== Information supplied

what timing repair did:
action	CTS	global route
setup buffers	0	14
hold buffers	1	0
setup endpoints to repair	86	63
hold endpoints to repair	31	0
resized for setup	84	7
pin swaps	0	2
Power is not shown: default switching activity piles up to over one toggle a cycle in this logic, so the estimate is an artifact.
`config.mk`:
```
export PLATFORM = sky130hd
export DESIGN_NAME = word_serializer_16bit
export DESIGN_NICKNAME = d
export VERILOG_FILES = /design/src/rtl/word_serializer_16bit.sv
export SDC_FILE = /design/constraint.sdc
export NUM_CORES = 1
export LEC_CHECK = 0
export BUFFER_PORTS_ARGS = -buffer_cell sky130_fd_sc_hd__buf_2
export CAP_MARGIN = 20
export CORE_MARGIN = 2
export CORE_UTILIZATION = 48
export DETAILED_ROUTE_END_ITERATION = 7
export GPL_TIMING_DRIVEN = 0
export MAX_ROUTING_LAYER = met4
export PLACE_DENSITY = 0.68
export SYNTH_ARGS = -nofsm -noshare
export SYNTH_HDL_FRONTEND = slang
export SYNTH_SLANG_ARGS = --single-unit
```
`constraint.sdc`:
```
create_clock -name clk -period 5.3 [get_ports clk]
set_clock_uncertainty 0.2 [all_clocks]
set_input_delay 0.53 -clock clk [delete_from_list [all_inputs] [get_ports clk]]
set_output_delay 0.53 -clock clk [all_outputs]
set_load 0.1 [all_outputs]
```
`src/rtl/word_serializer_16bit.sv`:
```
// Framed LSB-first serializer for a 16-bit word: start, 16 data bits, optional parity, stop.
// A valid/ready handshake loads the word, and every output is driven straight from a flop.
module word_serializer_16bit #(
    parameter int CLKS_PER_BIT = 4,
    parameter bit PARITY_EN    = 1'b1,
    parameter bit PARITY_ODD   = 1'b0
) (
    input  logic        clk,
    input  logic        reset,
    input  logic        load_valid,
    output logic        load_ready,
    input  logic [15:0] d,
    output logic        tx,
    output logic        bit_strobe,
    output logic        busy,
    output logic        done
);

    typedef enum logic [2:0] {IDLE, START, DATA, PARITY, STOP} state_t;

    localparam logic [7:0] LAST_CYC = 8'(CLKS_PER_BIT - 1);

    state_t      state_q, state_d;
    logic [7:0]  cyc_q, cyc_d;
    logic [3:0]  bit_q, bit_d;
    logic [15:0] shift_q, shift_d;
    logic        par_q, par_d;
    logic        tx_q, tx_d;
    logic        strobe_q, strobe_d;
    logic        busy_q, busy_d;
    logic        ready_q, ready_d;
    logic        done_q, done_d;
    logic        last_cyc;

    assign last_cyc = (cyc_q == LAST_CYC);

    // NOTE: every variable gets a default at the top of the block, so no path can leave a latch.
    always_comb begin
        state_d = state_q;
        cyc_d   = cyc_q;
        bit_d   = bit_q;
        shift_d = shift_q;
        par_d   = par_q;

        unique case (state_q)
            IDLE: begin
                if (load_valid) begin
                    shift_d = d;
                    par_d   = (^d) ^ PARITY_ODD;
                    cyc_d   = '0;
                    bit_d   = '0;
                    state_d = START;
                end
            end
            START: begin
                if (last_cyc) state_d = DATA;
            end
            DATA: begin
                if (last_cyc) begin
                    shift_d = shift_q >> 1;
                    bit_d   = bit_q + 4'd1;
                    if (bit_q == 4'd15) state_d = PARITY_EN ? PARITY : STOP;
                end
            end
            PARITY: begin
                if (last_cyc) state_d = STOP;
            end
            STOP: begin
                if (last_cyc) state_d = IDLE;
            end
            default: state_d = IDLE;
        endcase

        if (state_q != IDLE) cyc_d = last_cyc ? 8'd0 : cyc_q + 8'd1;
    end

    // Output flops load the values that belong to the next state, so each output lines up with that state.
    always_comb begin
        tx_d = 1'b1;
        unique case (state_d)
            START:   tx_d = 1'b0;
            DATA:    tx_d = shift_d[0];
            PARITY:  tx_d = par_d;
            default: tx_d = 1'b1;
        endcase
        strobe_d = (state_d != IDLE) && (cyc_d == 8'd0);
        busy_d   = (state_d != IDLE);
        ready_d  = (state_d == IDLE);
        done_d   = (state_q == STOP) && (state_d == IDLE);
    end

    // NOTE: state flops use non-blocking assignments only. The small shift register is plain flops, not a RAM, so it is reset as well.
    always_ff @(posedge clk or posedge reset) begin
        if (reset) begin
            state_q  <= IDLE;
            cyc_q    <= '0;
            bit_q    <= '0;
            shift_q  <= '0;
            par_q    <= 1'b0;
            tx_q     <= 1'b1;
            strobe_q <= 1'b0;
            busy_q   <= 1'b0;
            ready_q  <= 1'b1;
            done_q   <= 1'b0;
        end else begin
            state_q  <= state_d;
            cyc_q    <= cyc_d;
            bit_q    <= bit_d;
            shift_q  <= shift_d;
            par_q    <= par_d;
            tx_q     <= tx_d;
            strobe_q <= strobe_d;
            busy_q   <= busy_d;
            ready_q  <= ready_d;
            done_q   <= done_d;
        end
    end

    assign tx         = tx_q;
    assign bit_strobe = strobe_q;
    assign busy       = busy_q;
    assign load_ready = ready_q;
    assign done       = done_q;

endmodule

```
==> out/metrics.yaml, run 1 <==
htree_levels: 2
syn_nets: 221
power_mw: 1.224
dpl.hpwl_um: 2768
synth.distinct_cells: 43
path_buf_inv: 1
synth_compound_area_share_pct: 16.60
cap_viol_max_count: 0
antenna_found_initial: 0
design.core.area_sq_um: 3943
clk_pin_slew_ns: 0.08
grt_pass1_vias: 1468
fin_crit_sh_pct: 42.46
fp.dieW_um: 67.65
dr.pass1.iters: 4
gp_congestion: 0.8369
syn2layout_area_growth_pct: 14.35
layout_setup_ws_ns: 3.050
grt_max_degree: 38
hp-class: "input port to asynchronous set/reset pin"
wl_per_cell_um: 13.65
dr_wl_met3_um: 164
slowest_stage: "dfrtp_1"
cts_resized: 0
met2WireLength_um: 1873
timing.fmax_ghz: 0.4444
synth_top_area_share_pct: 45.05
power_density_nw_per_um2: 550.5
syn_inst: 200
overflow: 0
yosys.area_share.simple_pct: 20.21
clock_path_buffers: 2
syn_area_sq_um: 1944
fin_nets: 251
die_h_um: 67.65
drc: 0
yosys_warnings: 0
synth.avg_cell_area_sq_um: 9.722
n_fill_cell: 367
path_cells: "ha_1 > nor4b_4 > and3_1 > buf_4 > nand4_1 > nand2_1 > mux2i_1"
start_util_pct: 49.32
io_buffers: 23
timing.final.crit_period_ns: 2.250
outcome: "finished, final reports clean"
peakVddDrop_mv: 0.1922
synth_fa_ha_area_share_pct: 1.287
worst_ep_required_time_ns: 5.31
critPathLaunchType: "register"
cts_root_buf: "clkbuf_8"
layout_commonest_cell: "nand2_1"
synth-seq-cells: 37
postCtsSetupBuffers: 0
synth_xor_area_share_pct: 8.108
synth_edf_count: 0
cts_num_sinks: 37
grtUsageTotal_pct: 19.31
synth_seq_area_share_pct: 47.75
tns_ns: 0
tritoncts: "yes"
ys_async_sr_fraction_pct: 100.0
drtIter0Drc: 127
diodes: 0
path_max_fanout: 10
clk_latency_ns: 0.28
final_cell_mix: "nand2_1 (40), dfrtp_1 (35), buf_2 (25)"
final-hold-violation-count: 0
grt_pass1_wl_um: 6513
ios: 24
slowest_delay_ns: 0.42
vias: 1516
drive_above_1_share_pct: 22.08
wl_um: 3835
ant_nets: 0
top_layer: "met4"
cts_buffers: 5
wl_met1_um: 1752
fin_worst_hold_slack_ns: 0.1804
pre_cts_slack_ns: 3.074
tightest_slew_ns: 0.7604
arrival_ns: 2.26
synth_top_family_by_area: "simple AND/OR/NAND/NOR gates"
cp_top_family: "simple AND/OR/NAND/NOR gates"
critPathKind: "register to register"
slew_headroom_pct: 49.23
drv_slew: 0
end_kind: "register"
p_leak_nw: 1.024
synthTopCellsByArea: "dfrtp_1 (45%), nand2_1 (7.7%), xnor2_1 (6.3%)"
rsz0062_at_grt: "false"
viasPerCell: 5.395
final-setup-viol-count: 0
synth_mux_area_share_pct: 1.609
ys.flop_type: "dfrtp_1"
std_cell_rows: 23
postCtsHoldBufs: 0
yosys.area.top_type: "dfrtp_1"
die_area_sq_um: 4576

====

• Instructions for the task:
Which lines above carry the string "parameter"? Copy those lines.

• Exercise result:
    parameter int CLKS_PER_BIT = 4,
    parameter bit PARITY_EN    = 1'b1,
    parameter bit PARITY_ODD   = 1'b0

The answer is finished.